--- START ---
[src/rtl/dmem_bus_bridge_pkg.sv]
// dmem_bus_bridge_pkg: shared state encoding and read-error pattern for the data-memory bus bridge
package dmem_bus_bridge_pkg;
  typedef enum logic [1:0] {
    S_IDLE    = 2'd0,
    S_WDRAIN  = 2'd1,
    S_RD_WAIT = 2'd2,
    S_RD_DONE = 2'd3
  } state_t;
  localparam logic [31:0] RD_ERR_DATA = 32'hDEADBEEF;
endpackage

[src/rtl/dmem_wbuf_fifo.sv]
// dmem_wbuf_fifo: posted-write buffer holding {addr, data} entries in store order
module dmem_wbuf_fifo #(
  parameter int DEPTH = 2,
  parameter int W     = 64
) (
  input  logic         clk,
  input  logic         rst_n,
  input  logic         push,
  input  logic         pop,
  input  logic [W-1:0] din,
  output logic [W-1:0] dout,
  output logic         full,
  output logic         empty,
  output logic         last
);
  localparam int AW = $clog2(DEPTH);
  logic [W-1:0] mem [DEPTH];
  logic [AW:0] wp, rp, lvl;
  // extra pointer bit separates full from empty
  assign lvl   = wp - rp;
  assign full  = lvl == (AW+1)'(DEPTH);
  assign empty = lvl == '0;
  assign last  = lvl == (AW+1)'(1);
  assign dout  = mem[rp[AW-1:0]];
  always_ff @(posedge clk or negedge rst_n)
    if (!rst_n) begin
      wp <= '0;
      rp <= '0;
    end else begin
      if (push) wp <= wp + 1'b1;
      if (pop) rp <= rp + 1'b1;
    end
  always_ff @(posedge clk)
    if (push) mem[wp[AW-1:0]] <= din;
endmodule

[src/rtl/dmem_bus_bridge.sv]
// dmem_bus_bridge: CPU load/store strobes to req/ack bus with posted writes, ordered loads and timeout
module dmem_bus_bridge
  import dmem_bus_bridge_pkg::*;
#(
  parameter int ADDR_W     = 32,
  parameter int DATA_W     = 32,
  parameter int WBUF_DEPTH = 2,
  parameter int TIMEOUT    = 255
) (
  input  logic              clk,
  input  logic              rst_n,
  input  logic              cpu_MemRead,
  input  logic              cpu_MemWrite,
  input  logic [ADDR_W-1:0] cpu_addr,
  input  logic [DATA_W-1:0] cpu_wdata,
  output logic [DATA_W-1:0] cpu_rdata,
  output logic              cpu_stall,
  output logic              bus_req,
  output logic              bus_we,
  output logic [ADDR_W-1:0] bus_addr,
  output logic [DATA_W-1:0] bus_wdata,
  input  logic              bus_ack,
  input  logic [DATA_W-1:0] bus_rdata,
  output logic              err_timeout
);
  localparam int TW = $clog2(TIMEOUT + 1);
  state_t state, state_nx;
  logic full, empty, last, push, ack, tmo, done, issue_w, issue_r;
  logic [ADDR_W+DATA_W-1:0] head;
  logic [TW-1:0] tcnt;
  assign push = cpu_MemWrite & ~cpu_MemRead & ~full;
  assign ack  = bus_req & bus_ack;
  assign tmo  = bus_req & ~bus_ack & (tcnt == TW'(TIMEOUT - 1));
  assign done = ack | tmo;
  // a simultaneous load/store is a load, so the store never stalls it
  assign cpu_stall = (cpu_MemRead & (state != S_RD_DONE)) | (cpu_MemWrite & ~cpu_MemRead & full);
  dmem_wbuf_fifo #(.DEPTH(WBUF_DEPTH), .W(ADDR_W + DATA_W)) u_wbuf (
    .clk  (clk),
    .rst_n(rst_n),
    .push (push),
    .pop  ((state == S_WDRAIN) & done),
    .din  ({cpu_addr, cpu_wdata}),
    .dout (head),
    .full (full),
    .empty(empty),
    .last (last)
  );
  // WDRAIN with bus_req low is the gap cycle between consecutive writes
  always_comb begin
    issue_w  = ~empty & ((state == S_IDLE) | ((state == S_WDRAIN) & ~bus_req));
    issue_r  = empty & cpu_MemRead & (state == S_IDLE);
    state_nx = issue_w ? S_WDRAIN
             : issue_r ? S_RD_WAIT
             : (state == S_RD_DONE) ? S_IDLE
             : ((state == S_RD_WAIT) & done) ? S_RD_DONE
             : ((state == S_WDRAIN) & done & last & ~push) ? S_IDLE
             : ((state == S_WDRAIN) & ~bus_req) ? S_IDLE
             : state;
  end
  always_ff @(posedge clk or negedge rst_n)
    if (!rst_n) begin
      state       <= S_IDLE;
      bus_req     <= 1'b0;
      bus_we      <= 1'b0;
      bus_addr    <= '0;
      bus_wdata   <= '0;
      cpu_rdata   <= '0;
      err_timeout <= 1'b0;
      tcnt        <= '0;
    end else begin
      state <= state_nx;
      if (issue_w | issue_r) begin
        bus_req  <= 1'b1;
        bus_we   <= issue_w;
        bus_addr <= issue_w ? head[ADDR_W+DATA_W-1:DATA_W] : cpu_addr;
        tcnt     <= '0;
      end else if (done) bus_req <= 1'b0;
      else if (bus_req) tcnt <= tcnt + 1'b1;
      if (issue_w) bus_wdata <= head[DATA_W-1:0];
      if (tmo) err_timeout <= 1'b1;
      if (state == S_RD_WAIT & ack) cpu_rdata <= bus_rdata;
      else if (state == S_RD_WAIT & tmo) cpu_rdata <= DATA_W'(RD_ERR_DATA);
    end
endmodule
[config.mk]
export PLATFORM = sky130hd
export DESIGN_NAME = dmem_bus_bridge
export DESIGN_NICKNAME = d
export VERILOG_FILES = /design/src/rtl/dmem_bus_bridge_pkg.sv /design/src/rtl/dmem_wbuf_fifo.sv /design/src/rtl/dmem_bus_bridge.sv
export SDC_FILE = /design/constraint.sdc
export NUM_CORES = 1
export LEC_CHECK = 0
export BUFFER_PORTS_ARGS = -buffer_cell sky130_fd_sc_hd__buf_4
export CAP_MARGIN = 20
export CORE_ASPECT_RATIO = 0.9
export CORE_MARGIN = 2
export CORE_UTILIZATION = 54
export DETAILED_ROUTE_END_ITERATION = 12
export PLACE_DENSITY = 0.79
export SLEW_MARGIN = 15
export SYNTH_ARGS = -nofsm -noshare
export SYNTH_HDL_FRONTEND = slang
export SYNTH_SLANG_ARGS = --single-unit
[constraint.sdc]
create_clock -name clk -period 7 [get_ports clk]
set_input_delay 1.05 -clock clk [delete_from_list [all_inputs] [get_ports clk]]
set_output_delay 1.05 -clock clk [all_outputs]
set_load 0.05 [all_outputs]
==> results of run 1 <==
==> stage by stage <==
stage                     area (sq um)  utilization, %  setup slack (ps)  hold WS (ps)
final                            11790           70.00              2970         472.2
after global routing             11790           70.00              2805         488.9
after CTS                        11750           69.79              2658         475.6
after detailed placement         10900           64.76              3048         461.2
after global placement           10900           64.76              3122         449.3
after floorplan                   9240               -             717.4         470.3
==> registers in the layout, summed over array words and instances, names as in the netlist <==
register / flops
bus_addr: 32
bus_req: 1
bus_wdata: 32
bus_we: 1
cpu_rdata: 32
err_timeout: 1
state: 2
tcnt: 8
u_wbuf.mem: 128
u_wbuf.rp: 2
u_wbuf.wp: 2
==> area by class of cell <==
type	instances	share of cell area, %
Sequential cell	241	56.64
Multi-Input combinational cell	338	20.33
Timing Repair Buffer	209	13.52
Clock buffer	31	5.754
Tap cell	211	2.240
Clock inverter	13	1.423
Inverter	3	0.09555
==> metal layers <==
metal	track usage, %	vias up	part of all wire (%)
met5	0	-	0
met4	4.647	0	1.8
met3	5.417	30	8.2
met2	36.78	253	49
met1	28.76	2882	41
li1	-	2740	-
==> layout by cell type, fill, tap and decap left out, types with 3 or more instances in the layout <==
cell / instances
buf_4: 207
edfxtp_1: 128
dfrtp_1: 112
nor2_1: 74
mux2i_1: 64
a21oi_1: 40
and3_1: 35
a221o_1: 32
clkbuf_16: 25
o22a_1: 24
a22o_1: 9
nand2_1: 8
clkinv_2: 6
nand2b_1: 4
o21ai_0: 4
xnor2_1: 4
bufinv_16: 4
inv_1: 3
nor2b_1: 3
nor2_4: 3
ha_1: 3
clkbuf_8: 3
clkbuf_1: 3
==> critical path: stages, from the launching register on <==
cell     delay, ps
dfrtp_4        390
buf_4          330
buf_16         330
ha_1           250
xor3_2         500
and2_1         250
a22o_1         230
buf_4          190
==> cell families (layout without fill, tap and decap cells) <==
| family | Yosys count | in the layout | synth area share (%) |
|---|---|---|---|
| buffers and inverters | 40 | 256 | 2.085 |
| XOR/XNOR | 7 | 7 | 0.8395 |
| adder cells (fa/ha/maj) | 3 | 3 | 0.4063 |
| multiplexers | 64 | 64 | 6.933 |
| flip-flops | 241 | 241 | 72.20 |
| AND/OR/NAND/NOR | 145 | 145 | 7.651 |
| AO/OA/AOI/OAI | 119 | 119 | 9.885 |
==> cells in the mapped netlist (all sizes together) <==
| library cell | instances |
|---|---|
| a211oi | 2 |
| a21o | 3 |
| a21oi | 40 |
| a221o | 32 |
| a22o | 9 |
| a311oi | 1 |
| a31oi | 1 |
| and2 | 2 |
| and3 | 35 |
| and3b | 1 |
| and4 | 2 |
| buf | 20 |
| clkbuf | 17 |
| dfrtp | 113 |
| edfxtp | 128 |
| ha | 3 |
| inv | 3 |
| mux2i | 64 |
| nand2 | 8 |
| nand2b | 4 |
| nand3 | 2 |
| nand3b | 2 |
| nand4 | 2 |
| nor2 | 77 |
| nor2b | 3 |
| nor3 | 3 |
| nor3b | 1 |
| nor4 | 1 |
| o21ai | 5 |
| o21ba | 1 |
| o221ai | 1 |
| o22a | 24 |
| or2 | 1 |
| or3 | 1 |
| xnor2 | 4 |
| xor2 | 2 |
| xor3 | 1 |
==> worst min-delay path by stage <==
stage | startpoint | end | slack, ps
6_report | rst_n | bus_addr[5] | 470
5_1_grt | rst_n | bus_addr[21] | 490
3_5_place_dp | err_timeout | err_timeout | 460
4_1_cts | rst_n | bus_addr[12] | 480
2_1_floorplan | state[0] | state[1] | 470
3_3_place_gp | err_timeout | err_timeout | 450
==> results.json, run 1 <==
{
  "clk_pin_slew_ps": 60,
  "start_util_pct": 54.89,
  "nets": 921,
  "crit_fanout": 48,
  "drc": 0,
  "min_period_ps": 4030,
  "detail-route-antenna-nets": 0,
  "drive_gt1_share_pct": 30.90,
  "hold_buffers": 0,
  "crit_path_end_kind": "output pin",
  "min_path_type": "input port to asynchronous set/reset pin",
  "grt_use_total_pct": 21.67,
  "cp.arrival_ps": 2980,
  "layout.cells.non_filler": 1046,
  "area_growth_pct": 27.54,
  "grt_pass1_wl_mm": 30.80,
  "cts_tree": "done",
  "yosysWarnings": 0,
  "dieArea_sq_um": 18170,
  "cts_resized": 0,
  "grt_max_degree": 86,
  "synth_area_leaders": "edfxtp_1 42%, dfrtp_1 31%, mux2i_1 6.9%",
  "r2r-start": "u_wbuf.rp[0]",
  "clockBufferDepth": 3,
  "core_sq_um": 16830,
  "relSlewSlack_pct": 40.28,
  "clock_latency_ps": 500,
  "die_w_microns": 141.9,
  "syn_area_per_cell_sq_um": 14.93,
  "wl_per_cell_microns": 19.33,
  "pin_count": 201,
  "max_freq_mhz": 248.1,
  "drt-total-wl_mm": 20.22,
  "cap_viol_max_count": 0,
  "antenna_found_initial": 0,
  "cp-startpoint": "u_wbuf.rp[0]",
  "ys_seq_area_share_pct": 72.20,
  "ys_ff_latch": 241,
  "io_buffers": 200,
  "placed_cells": 1001,
  "rrSetupSlack_ps": 3340,
  "htree_levels": 1,
  "netlist_instances": 619,
  "synth_area_sq_um": 9240,
  "post_drt_via_cell_ratio": 5.645,
  "vias": 5905,
  "setup_viol": 0,
  "setup_tns_ps": 0,
  "first_global_vias": 5826,
  "grt-ovfl-total": 0,
  "cts-root-buf": "clkbuf_16",
  "finalClockSkew_ps": 11.88,
  "cts_sinks": 241,
  "tightest_slew_ps": 895.8,
  "syn_nets": 723,
  "ys_types": 43,
  "synth_top_area_cell": "edfxtp_1",
  "endpoint": "cpu_stall",
  "netlist.area_leader.share_pct": 41.60,
  "gp_congestion": 0.7890,
  "critPathKind": "flip-flop to output pin",
  "post-route-period-util_pct": 57.58,
  "drtIter0Drc": 412,
  "status": "completed",
  "area.sequential_sq_um": 6675,
  "cts_made_buffers": 24,
  "die_h_microns": 128.1,
  "cts_setup_buffers": 0,
  "final_hold_viol_count": 0,
  "fillers": 1145,
  "rsz0062_at_grt": "false",
  "required_ps": 5950,
  "rows": 45,
  "critPathLaunchType": "flip-flop",
  "diodes": 0,
  "rr_worst_depth": 7,
  "multiInputGateArea_sq_um": 2396,
  "first_pass_iters": 4,
  "hpwl_mm": 12.92,
  "rr_endpoint": "u_wbuf.mem[1][1]",
  "drv_slew": 0
}
Power of run 1 is not shown: default switching activity piles up to over one toggle a cycle in this logic, so the estimate is an artifact.
==> run 2, diff against run 1 <==
==> constraint.sdc (replaced) <==
create_clock -name clk -period 4.1 [get_ports clk]
set_input_delay 0.615 -clock clk [delete_from_list [all_inputs] [get_ports clk]]
set_output_delay 0.615 -clock clk [all_outputs]
set_load 0.05 [all_outputs]
==> run 2 against run 1 <==
- wire length down 1.5%
- via count down 0.54%
- critical endpoint unchanged
- largest cell class unchanged
- final cell count is essentially flat
==> results.json, run 2 (same netlist as run 1, synthesis figures left out) <==
{
  "multiInputGateArea_sq_um": 2402,
  "cts_made_buffers": 24,
  "cp_num_cells": 6,
  "cts_setup_buffers": 0,
  "pin_count": 201,
  "area_growth_pct": 27.20,
  "die_h_microns": 128.1,
  "rows": 45,
  "worst-path-buf-inv": 2,
  "cts-root-buf": "clkbuf_16",
  "hold_ws_ps": 98.54,
  "cap_viol_max_count": 0,
  "die_w_microns": 141.9,
  "vias": 5873,
  "antenna_found_initial": 0,
  "hold_buffers": 0,
  "drive_gt1_share_pct": 31.22,
  "post_drt_via_cell_ratio": 5.609,
  "layout.cells.non_filler": 1047,
  "clk_pin_slew_ps": 60,
  "slowest_delay_ps": 500,
  "clockBufferDepth": 3,
  "post-route-util_pct": 69.82,
  "finalClockSkew_ps": 22.69,
  "rr_worst_depth": 6,
  "setup_tns_ps": 0,
  "cp.arrival_ps": 2380,
  "rr_endpoint": "u_wbuf.mem[1][20]",
  "fillers": 1111,
  "crit_fanout": 5,
  "cpMaxStageDelayCell": "xor3_2",
  "grt_pass1_wl_mm": 30.92,
  "dieArea_sq_um": 18170,
  "critPathKind": "flip-flop to output pin",
  "area.sequential_sq_um": 6675,
  "first_pass_iters": 5,
  "htree_levels": 1,
  "placed_cells": 1003,
  "path_delay_family": "XOR/XNOR gates",
  "min_path_type": "input port to asynchronous set/reset pin",
  "drc": 0,
  "tightest_slew_ps": 1143,
  "grt_max_degree": 67,
  "r2r-start": "u_wbuf.wp[0]",
  "final_hold_viol_count": 0,
  "crit_path_end_kind": "output pin",
  "cp_cell_sequence": "inv_1, ha_1, xor3_2, and2_1, a22o_1, buf_4",
  "io_buffers": 200,
  "first_global_vias": 5886,
  "rrSetupSlack_ps": 1390,
  "cts_resized": 0,
  "grt-ovfl-total": 0,
  "gp_congestion": 0.7975,
  "drt-total-wl_mm": 19.93,
  "clock_latency_ps": 510,
  "start_util_pct": 54.89,
  "drv_slew": 0,
  "required_ps": 3480,
  "detail-route-antenna-nets": 0,
  "min_period_ps": 2998,
  "cts_sinks": 241,
  "drtIter0Drc": 460,
  "largest_reg_flops": 128,
  "critPathLaunchType": "flip-flop",
  "relSlewSlack_pct": 23.78,
  "final_common_cell": "buf_4",
  "setup_viol": 0,
  "cts_tree": "done",
  "grt_use_total_pct": 21.66,
  "cp-startpoint": "u_wbuf.wp[0]",
  "status": "completed",
  "max_freq_mhz": 333.5,
  "wl_per_cell_microns": 19.03,
  "core_sq_um": 16830,
  "post-route-period-util_pct": 73.13,
  "rsz0062_at_grt": "false",
  "mostFrequentLayoutCells": "209 x buf_4, 128 x edfxtp_1, 112 x dfrtp_1, 74 x nor2_1, 64 x mux2i_1",
  "nets": 922,
  "hpwl_mm": 13.12,
  "diodes": 0,
  "endpoint": "cpu_stall"
}
==> run 2: how the worst min path moves through the flow <==
stage / depth (start not counted) / end / startpoint / slack [ps]
finish: 1 / bus_addr[30] / rst_n / 100
global route: 1 / tcnt[0] / rst_n / 130
CTS: 1 / bus_addr[30] / rst_n / 110
detailed placement: 1 / err_timeout / err_timeout / 470
global placement: 1 / err_timeout / err_timeout / 440
floorplan: 0 / bus_addr[0] / rst_n / 320
==> run 2: worst register-to-register path, stage by stage (launching register included) <==
cell,delay (ps)
dfrtp_1,430
inv_1,90
ha_1,170
xor3_2,500
and2_1,270
nor2_4,570
buf_12,330
==> run 2: layout make-up <==
cell class | count | share of cell area (%)
Clock inverter | 17 | 1.437
Multi-Input combinational cell | 338 | 20.44
Sequential cell | 241 | 56.79
Timing Repair Buffer | 210 | 13.52
Clock buffer | 27 | 5.472
Tap cell | 211 | 2.246
Inverter | 3 | 0.09581
==> run 2: routing by layer <==
layer / share of wire [%] / track usage [%]
met2: 48 / 35.44
met4: 1.7 / 5.000
met3: 8.7 / 5.715
met1: 42 / 29.57
met5: 0 / 0
==> run 2: per-stage QoR <==
step,setup WS (ps),area (sq um)
6_report,1102,11750
5_1_grt,963.0,11750
4_1_cts,1071,11750
3_5_place_dp,1375,10940
3_3_place_gp,1453,10940
2_1_floorplan,625.5,9254
Power of run 2 is left out for the same reason.
==> run 3, diff against run 2 <==
--- a/config.mk
+++ b/config.mk
@@ -5,6 +5,7 @@
 export SDC_FILE = /design/constraint.sdc
 export NUM_CORES = 1
 export LEC_CHECK = 0
+export ABC_AREA = 1
 export BUFFER_PORTS_ARGS = -buffer_cell sky130_fd_sc_hd__buf_4
 export CAP_MARGIN = 20
 export CORE_ASPECT_RATIO = 0.9
==> constraint.sdc (replaced) <==
create_clock -name clk -period 3 [get_ports clk]
set_input_delay 0.45 -clock clk [delete_from_list [all_inputs] [get_ports clk]]
set_output_delay 0.45 -clock clk [all_outputs]
set_load 0.05 [all_outputs]
==> run 3 against run 2 <==
- non-clock buffer count grew 6
- wire length is 4.5% higher
- clock skew fell by 14 ps
- via count is 15% higher
- utilization rose by 1.3 points
- synthesized cell count up 37%
- setup slack got worse by 690 ps
- area after synthesis increased by 2.4%
- critical path depth decreased by 1
- final cell count is 24% higher
- die area up 2.4%
==> results.json, run 3 <==
{
  "rows": 45,
  "syn_nets": 952,
  "detail-route-antenna-nets": 0,
  "critPathKind": "flip-flop to output pin",
  "die_w_microns": 143.5,
  "drc": 0,
  "ir_drop_mv": 0.7848,
  "setup_viol": 0,
  "cts_sinks": 241,
  "first_pass_iters": 5,
  "layout.cells.non_filler": 1301,
  "synth_area_sq_um": 9464,
  "cap_viol_max_count": 0,
  "cts_tree": "done",
  "p_sw_share_pct": 45.03,
  "crit_path_end_kind": "output pin",
  "use_met1_pct": 30.91,
  "pwr_density_cell_nw_per_um2": 1312,
  "core_sq_um": 17000,
  "ys_ff_latch": 241,
  "gp_congestion": 0.8032,
  "ys_seq_area_share_pct": 70.49,
  "clk_pin_slew_ps": 60,
  "max_freq_mhz": 387.0,
  "post-synth-top-count-cell": "nand2_1",
  "synth-edff-count": 128,
  "place_area_sq_um": 11230,
  "area_growth_pct": 27.78,
  "antenna_found_initial": 0,
  "placed_cells": 1255,
  "power_switching_uw": 7145,
  "ys.flop_type": "edfxtp_1",
  "netlist_instances": 848,
  "vias": 6760,
  "cp_cell_sequence": "inv_1, ha_1, nand3_1, o31ai_1, buf_4",
  "met3_usage_pct": 3.548,
  "nets": 1152,
  "hold_end": "u_wbuf.mem[1][5]",
  "cpMaxStageDelayCell": "ha_1",
  "drt-total-wl_mm": 20.82,
  "grt_use_total_pct": 22.21,
  "seqPwrFrac_pct": 31.8,
  "multiInputGateArea_sq_um": 2404,
  "first_global_vias": 6463,
  "htree_levels": 1,
  "cts-root-buf": "clkbuf_16",
  "final_area_sq_um": 12090,
  "rrSetupSlack_ps": 800,
  "area.sequential_sq_um": 6673,
  "path_delay_family": "adder cells",
  "io_buffers": 200,
  "syn_area_per_cell_sq_um": 11.16,
  "synth_area_leaders": "edfxtp_1 41%, dfrtp_1 30%, nand2_1 9.3%",
  "start_util_pct": 55.66,
  "dieArea_sq_um": 18600,
  "mostFrequentLayoutCells": "234 x nand2_1, 211 x buf_4, 128 x edfxtp_1, 112 x dfrtp_1, 110 x nor2_1",
  "drive_gt1_share_pct": 27.02,
  "ys_types": 31,
  "crit_fanout": 5,
  "synth.top_cells.by_count": "234 x nand2_1, 128 x edfxtp_1, 113 x dfrtp_1",
  "min_path_type": "input port to flip-flop",
  "drtIter0Drc": 393,
  "post_drt_via_cell_ratio": 5.196,
  "final_common_cell": "nand2_1",
  "setup_tns_ps": 0,
  "grt_pass1_wl_mm": 32.46,
  "rr_worst_depth": 6,
  "rsz0062_at_grt": "false",
  "critPathLaunchType": "flip-flop",
  "post-route-period-util_pct": 86.14,
  "clockBufferDepth": 3,
  "diodes": 0,
  "cp.arrival_ps": 2130,
  "pin_count": 201,
  "setup_slack_ps": 415.9,
  "yosysWarnings": 0,
  "fillers": 1238,
  "final_hold_viol_count": 0,
  "whs_path_depth": 1,
  "die_h_microns": 129.6,
  "p_leak_uw": 0.005311,
  "required_ps": 2550,
  "use_met2_pct": 36.97,
  "dp_slack_ps": 814.8,
  "worst-path-buf-inv": 2,
  "min_from": "cpu_wdata[5]",
  "async_flop_share_pct": 46.89,
  "largest_reg_flops": 128,
  "grt-ovfl-total": 0,
  "wl_per_cell_microns": 16.00,
  "finalClockSkew_ps": 8.992,
  "relSlewSlack_pct": 51.26,
  "r2r-start": "u_wbuf.wp[0]",
  "slowest_delay_ps": 490,
  "intPower_uw": 8721,
  "drv_slew": 0,
  "clockPowerShare_pct": 20.1,
  "tightest_slew_ps": 731.2,
  "hpwl_mm": 12.79,
  "grt_max_degree": 76,
  "cts_made_buffers": 25,
  "gr-max-usage-layer": "met2",
  "rr_endpoint": "u_wbuf.mem[0][20]",
  "status": "completed",
  "pwr-share-comb_pct": 48.2,
  "clock_latency_ps": 500,
  "netlist.area_leader.share_pct": 40.61,
  "synth_top_area_cell": "edfxtp_1",
  "min_period_ps": 2584
}
-- run 3: through the flow --
step	power [uW]	hold slack, ps	utilization [%]
final	15870	130.0	71.12
after detailed placement	12770	451.1	66.04
after CTS	15990	114.7	71.12
after global placement	12590	450.0	66.04
after floorplan	10620	154.4	-
after global routing	16760	119.2	71.12
-- run 3: worst max path at each step --
stage / from / to / slack [ps] / cells past startpoint
finish: u_wbuf.wp[0] / cpu_stall / 420 / 5
global route: u_wbuf.wp[0] / cpu_stall / 310 / 5
CTS: u_wbuf.wp[0] / cpu_stall / 400 / 5
detailed placement: u_wbuf.rp[0] / bus_addr[30] / 810 / 7
global placement: u_wbuf.wp[0] / u_wbuf.mem[0][32] / 850 / 6
floorplan: u_wbuf.wp[0] / cpu_stall / 260 / 4
-- run 3: worst register-to-register path, cell delays in order (launching register included) --
cell     delay, ps
dfrtp_1        400
inv_1          100
ha_1           420
nand3_1        190
nand2_1        150
nor2_4         130
buf_4          420
-- run 3: area by class of cell --
class / instances / share of cell area (%)
inverters: 52 / 1.614
flip-flops and latches: 241 / 55.18
multi-input cells: 512 / 19.88
well taps: 235 / 2.431
clock buffers: 29 / 5.380
clock inverters: 16 / 1.676
repair buffers: 216 / 13.84
-- run 3: per-layer routing --
layer | vias up | part of all wire (%)
met3 | 35 | 6.9
met2 | 255 | 48
met1 | 3230 | 43
met4 | 0 | 2.0
met5 | - | 0
li1 | 3240 | -
-- run 3: cells by family (layout without fill, tap and decap cells) --
kind of cell | Yosys count | count (layout) | share of synthesized area [%]
and+or+nand+nor | 396 | 396 | 17.17
DFF | 241 | 241 | 70.49
AOI/OAI and AO/OA | 109 | 109 | 7.218
buffers and inverters | 95 | 313 | 4.349
xor gates and xnor gates | 4 | 4 | 0.3702
adders and majority gates | 3 | 3 | 0.3967
-- run 3: timing repair --
item                                    CTS  global route
endpoints found under the hold margin    31             0
setup buffers                             0             0
endpoints found under the setup margin    0             0
hold buffers                              1             0
gates resized for setup                   0             0
-- run 3: power by group through the flow --
stage,registers [uW],logic [uW],clock network [uW]
5_1_grt,5130,8280,3350
4_1_cts,5040,7730,3220
2_1_floorplan,7100,3520,0
3_3_place_gp,5060,7530,0
3_5_place_dp,5090,7680,0
6_report,5040,7640,3180
No activity file was read; power rests on OpenSTA's default activity.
--- END ---
_WHAT THIS TASK INVOLVES_
Beginning at the line with "clock buffers: 29 / 5.380" and ending at the line with "-- run 3: cells", reproduce each line of the data above exactly, and add no other lines.

_TASK SOLUTION_
clock buffers: 29 / 5.380
clock inverters: 16 / 1.676
repair buffers: 216 / 13.84
-- run 3: per-layer routing --
layer | vias up | part of all wire (%)
met3 | 35 | 6.9
met2 | 255 | 48
met1 | 3230 | 43
met4 | 0 | 2.0
met5 | - | 0
li1 | 3240 | -
-- run 3: cells by family (layout without fill, tap and decap cells) --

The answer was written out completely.